England upbeat on Swann fitness
England are confident key spinner Graeme Swann will be fit for next week's first Investec Test against South Africa.
England are confident Swann will be fit following a cortisone injection and necessary rest for his sore bowling elbow.
Swann, renowned as one of the world's best orthodox finger spinners after his exploits in Ashes series and England's ICC World Twenty20 success two years ago, underlined his class when he exceeded expectations with 21 Test wickets in a hard-fought series draw in South Africa in 2009/10.
The 33-year-old has an apparently chronic problem in his right elbow, however, and has already undergone surgery on the joint in the past.

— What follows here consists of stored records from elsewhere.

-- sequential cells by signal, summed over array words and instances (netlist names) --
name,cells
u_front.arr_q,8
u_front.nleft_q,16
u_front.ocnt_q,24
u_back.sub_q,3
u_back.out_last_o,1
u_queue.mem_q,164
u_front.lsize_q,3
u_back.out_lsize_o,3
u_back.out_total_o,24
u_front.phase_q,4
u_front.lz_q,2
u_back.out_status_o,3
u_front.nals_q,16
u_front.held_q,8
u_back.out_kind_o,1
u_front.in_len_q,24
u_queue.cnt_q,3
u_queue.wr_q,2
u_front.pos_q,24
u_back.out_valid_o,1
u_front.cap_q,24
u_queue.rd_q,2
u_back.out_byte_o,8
==> src/tgs_lane.sv <==
// One leg lane: angle reduction modulo 2*pi and arrival compare against both targets.
module tgs_lane
(
    input  logic                            clk,
    input  tgs_pkg::tgs_lane_ctl_t          ctl,
    input  tgs_pkg::tgs_cfg_t               cfg,
    input  logic signed [tgs_pkg::ANGLE_W-1:0] angle,
    output logic                            hit_off,
    output logic                            hit_land
);
    import tgs_pkg::*;

    logic [MAG_W-1:0]         s1_mag_reg;
    logic                     s1_neg_reg;
    logic [PROD_W-1:0]        s2_prod_reg;
    logic [MAG_W-1:0]         s2_mag_reg;
    logic                     s2_neg_reg;
    logic [MAG_W-1:0]         s3_qm_reg;
    logic [MAG_W-1:0]         s3_mag_reg;
    logic                     s3_neg_reg;
    logic signed [RED_W-1:0]  s4_red_reg;
    logic                     s5_off_reg;
    logic                     s5_land_reg;

    logic [MAG_W-1:0]         mag_next;
    logic [PROD_W-1:0]        prod_next;
    logic [Q_W-1:0]           quot;
    logic [QM_W-1:0]          qm_full;
    logic [MAG_W-1:0]         rem_raw;
    logic [MOD_W-1:0]         rem;
    logic signed [RED_W-1:0]  red_next;
    logic signed [DIST_W-1:0] red_ext;
    logic signed [DIST_W-1:0] diff_off;
    logic signed [DIST_W-1:0] diff_land;
    logic [DIST_W-1:0]        abs_off;
    logic [DIST_W-1:0]        abs_land;
    logic [DIST_W-1:0]        tol_ext;

    always_comb
    begin
        // magnitude of the angle; the remainder takes the angle's sign
        mag_next  = angle[ANGLE_W-1] ? (~MAG_W'(angle) + MAG_W'(1)) : MAG_W'(angle);
        prod_next = PROD_W'(s1_mag_reg) * PROD_W'(RECIP_V);
        quot      = s2_prod_reg[PROD_W-1:32];
        qm_full   = QM_W'(quot) * QM_W'(MOD_V);
        rem_raw   = s3_mag_reg - s3_qm_reg;
        // quotient estimate may be one short: fold once
        if (rem_raw >= MAG_W'(MOD_V))
        begin
            rem = MOD_W'(rem_raw - MAG_W'(MOD_V));
        end
        else
        begin
            rem = MOD_W'(rem_raw);
        end
        red_next  = s3_neg_reg ? -RED_W'(rem) : RED_W'(rem);
        red_ext   = DIST_W'(s4_red_reg);
        diff_off  = $signed(DIST_W'(cfg.take_off)) - red_ext;
        diff_land = $signed(DIST_W'(cfg.take_land)) - red_ext;
        abs_off   = diff_off[DIST_W-1] ? DIST_W'(-diff_off) : DIST_W'(diff_off);
        abs_land  = diff_land[DIST_W-1] ? DIST_W'(-diff_land) : DIST_W'(diff_land);
        tol_ext   = DIST_W'(cfg.tolerance);
    end

    always_ff @(posedge clk)
    begin
        if (ctl.load[0])
        begin
            s1_mag_reg <= mag_next;
            s1_neg_reg <= angle[ANGLE_W-1];
        end
        if (ctl.load[1])
        begin
            s2_prod_reg <= prod_next;
            s2_mag_reg  <= s1_mag_reg;
            s2_neg_reg  <= s1_neg_reg;
        end
        if (ctl.load[2])
        begin
            s3_qm_reg  <= qm_full[MAG_W-1:0];
            s3_mag_reg <= s2_mag_reg;
            s3_neg_reg <= s2_neg_reg;
        end
        if (ctl.load[3])
        begin
            s4_red_reg <= red_next;
        end
        if (ctl.load[4])
        begin
            s5_off_reg  <= (abs_off < tol_ext);
            s5_land_reg <= (abs_land < tol_ext);
        end
    end

    assign hit_off  = s5_off_reg;
    assign hit_land = s5_land_reg;

endmodule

Coach Andy Flower expects both Swann and seamer Tim Bresnan - also rested from the final match of England's 4-0 NatWest Series victory over Australia yesterday, because of an elbow niggle - to be ready to face South Africa at The Oval on July 19.

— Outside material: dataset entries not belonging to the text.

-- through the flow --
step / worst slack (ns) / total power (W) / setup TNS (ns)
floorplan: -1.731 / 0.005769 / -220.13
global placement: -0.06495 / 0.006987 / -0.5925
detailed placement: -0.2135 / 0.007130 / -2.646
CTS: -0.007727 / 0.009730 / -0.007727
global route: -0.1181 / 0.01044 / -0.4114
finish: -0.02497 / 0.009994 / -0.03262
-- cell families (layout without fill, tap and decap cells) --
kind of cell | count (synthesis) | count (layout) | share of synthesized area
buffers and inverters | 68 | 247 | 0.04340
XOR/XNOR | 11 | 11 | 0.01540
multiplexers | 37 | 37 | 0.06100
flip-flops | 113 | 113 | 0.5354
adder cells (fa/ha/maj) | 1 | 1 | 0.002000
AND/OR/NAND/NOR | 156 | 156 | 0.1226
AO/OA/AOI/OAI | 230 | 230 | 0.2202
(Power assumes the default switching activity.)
--- config.mk ---
export PLATFORM = sky130hd
export DESIGN_NAME = rtc_front_flat
export DESIGN_NICKNAME = d
export VERILOG_FILES = /design/src/rtc_pkg.sv /design/src/rtc_tri_if.sv /design/src/rtc_front.sv /design/src/flat_wrapper.sv
export SDC_FILE = /design/constraint.sdc
export NUM_CORES = 1
export LEC_CHECK = 0
export BUFFER_PORTS_ARGS = -buffer_cell sky130_fd_sc_hd__buf_2
export CORE_AREA = 3 3 319 321
export CTS_BUF_LIST = sky130_fd_sc_hd__clkbuf_4 sky130_fd_sc_hd__clkbuf_8 sky130_fd_sc_hd__clkbuf_16
export CTS_CLUSTER_SIZE = 12
export DETAILED_ROUTE_END_ITERATION = 12
export DIE_AREA = 0 0 322 324
export PLACE_DENSITY_LB_ADDON = 0.3
export SYNTH_ARGS = -nofsm -noshare
export SYNTH_HDL_FRONTEND = slang
export SYNTH_SLANG_ARGS = --single-unit
--- constraint.sdc ---
create_clock -name clk -period 12.8 [get_ports clk]
set_input_delay 2.56 -clock clk [delete_from_list [all_inputs] [get_ports clk]]
set_output_delay 2.56 -clock clk [all_outputs]
set_load 0.05 [all_outputs]
`config.mk`:
```
export PLATFORM = sky130hd
export DESIGN_NAME = rtc_queue
export DESIGN_NICKNAME = d
export VERILOG_FILES = /design/src/rtc_pkg.sv /design/src/rtc_queue.sv
export SDC_FILE = /design/constraint.sdc
export NUM_CORES = 1
export LEC_CHECK = 0
export ABC_AREA = 1
export BUFFER_PORTS_ARGS = -buffer_cell sky130_fd_sc_hd__buf_4
export CAP_MARGIN = 0
export CORE_AREA = 2 2 244 246
export CTS_BUF_LIST = sky130_fd_sc_hd__clkbuf_4
export CTS_CLUSTER_DIAMETER = 30
export DETAILED_ROUTE_END_ITERATION = 16
export DIE_AREA = 0 0 246 248
export SYNTH_ARGS = -nofsm -noshare
export SYNTH_HDL_FRONTEND = slang
export SYNTH_SLANG_ARGS = --single-unit
```
`constraint.sdc`:
```
create_clock -name clk -period 15.35 [get_ports clk]
set_input_delay 2.3025 -clock clk [delete_from_list [all_inputs] [get_ports clk]]
set_output_delay 2.3025 -clock clk [all_outputs]
set_load 0.05 [all_outputs]
```
--- src/hdl/ipv4f_pkg.sv ---
// ipv4f_pkg: shared types and constants for the ipv4 receive header filter
// used by the front parser, the summary queue, the verdict stage and the top level
// no dependencies

package ipv4f_pkg;

   localparam int QUEUE_DEPTH = 4;

   localparam int CSR_INDEX_W = 2;
   localparam int CSR_DATA_W  = 32;
   localparam int RSP_TDATA_W = 136;

   localparam logic [CSR_INDEX_W-1:0] CSR_LOCAL_ADDR = 2'd0;
   localparam logic [CSR_INDEX_W-1:0] CSR_NET_MASK   = 2'd1;
   localparam logic [CSR_INDEX_W-1:0] CSR_EXTRA_ADDR = 2'd2;

   localparam logic [15:0] BYTE_COUNT_MAX = 16'hFFFF;
   localparam logic [15:0] MIN_PKT_BYTES  = 16'd20;
   localparam logic [5:0]  MIN_HDR_BYTES  = 6'd20;
   localparam logic [3:0]  IP_VERSION_4   = 4'd4;
   localparam logic [15:0] FRAG_MASK      = 16'h3FFF;
   localparam logic [7:0]  LOOPBACK_NET   = 8'd127;
   localparam logic [31:0] BCAST_ADDR     = 32'hFFFF_FFFF;
   localparam logic [15:0] SUM_GOOD       = 16'hFFFF;

   localparam logic [7:0] PROTO_ICMP = 8'd1;
   localparam logic [7:0] PROTO_TCP  = 8'd6;
   localparam logic [7:0] PROTO_UDP  = 8'd17;

   typedef enum logic [1:0] {
      CLASS_ICMP  = 2'd0,
      CLASS_UDP   = 2'd1,
      CLASS_TCP   = 2'd2,
      CLASS_OTHER = 2'd3
   } proto_class_type;

   typedef enum logic [2:0] {
      REASON_NONE     = 3'd0,
      REASON_SHORT    = 3'd1,
      REASON_VERSION  = 3'd2,
      REASON_LENGTH   = 3'd3,
      REASON_CHECKSUM = 3'd4,
      REASON_FRAGMENT = 3'd5,
      REASON_NOT_OURS = 3'd6,
      REASON_PROTOCOL = 3'd7
   } drop_reason_type;

   // everything the parser collected for one packet
   typedef struct packed {
      logic [15:0] byte_count;
      logic [7:0]  ver_ihl;
      logic [15:0] total_len;
      logic [15:0] frag;
      logic [7:0]  proto;
      logic [31:0] src;
      logic [31:0] dst;
      logic [16:0] sum;
   } summary_type;

endpackage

He nonetheless acknowledges both conditions will continue to need careful management, and hinted further rest periods may be likely to try to prolong Swann's career in all three international formats.
"Swann has a cortisone injection in his elbow - and with the combination of rest and the injection, he should be fit for the Test," said Flower.
"They have had these ongoing elbow problems, both Swann and Bresnan.
"Our medical staff believe they will be fit and available for selection for the first Test.
"But it's a strenuous exercise, being a bowler playing international cricket.
"They play all three forms of the game. So that's why Swann missed a big part of the one-day series and why we rested Bresnan on occasion."
Bresnan underwent elbow surgery too late last year, and then had to pull out of the shock Test series defeat against Pakistan in the Middle East.
As for Swann, Flower agrees his presence is a pivotal aspect of England's performance. "Absolutely - but there will be opportunities for youngsters when we rest Swann.
"He can't go on forever. There'll be some opportunities for others in the international game."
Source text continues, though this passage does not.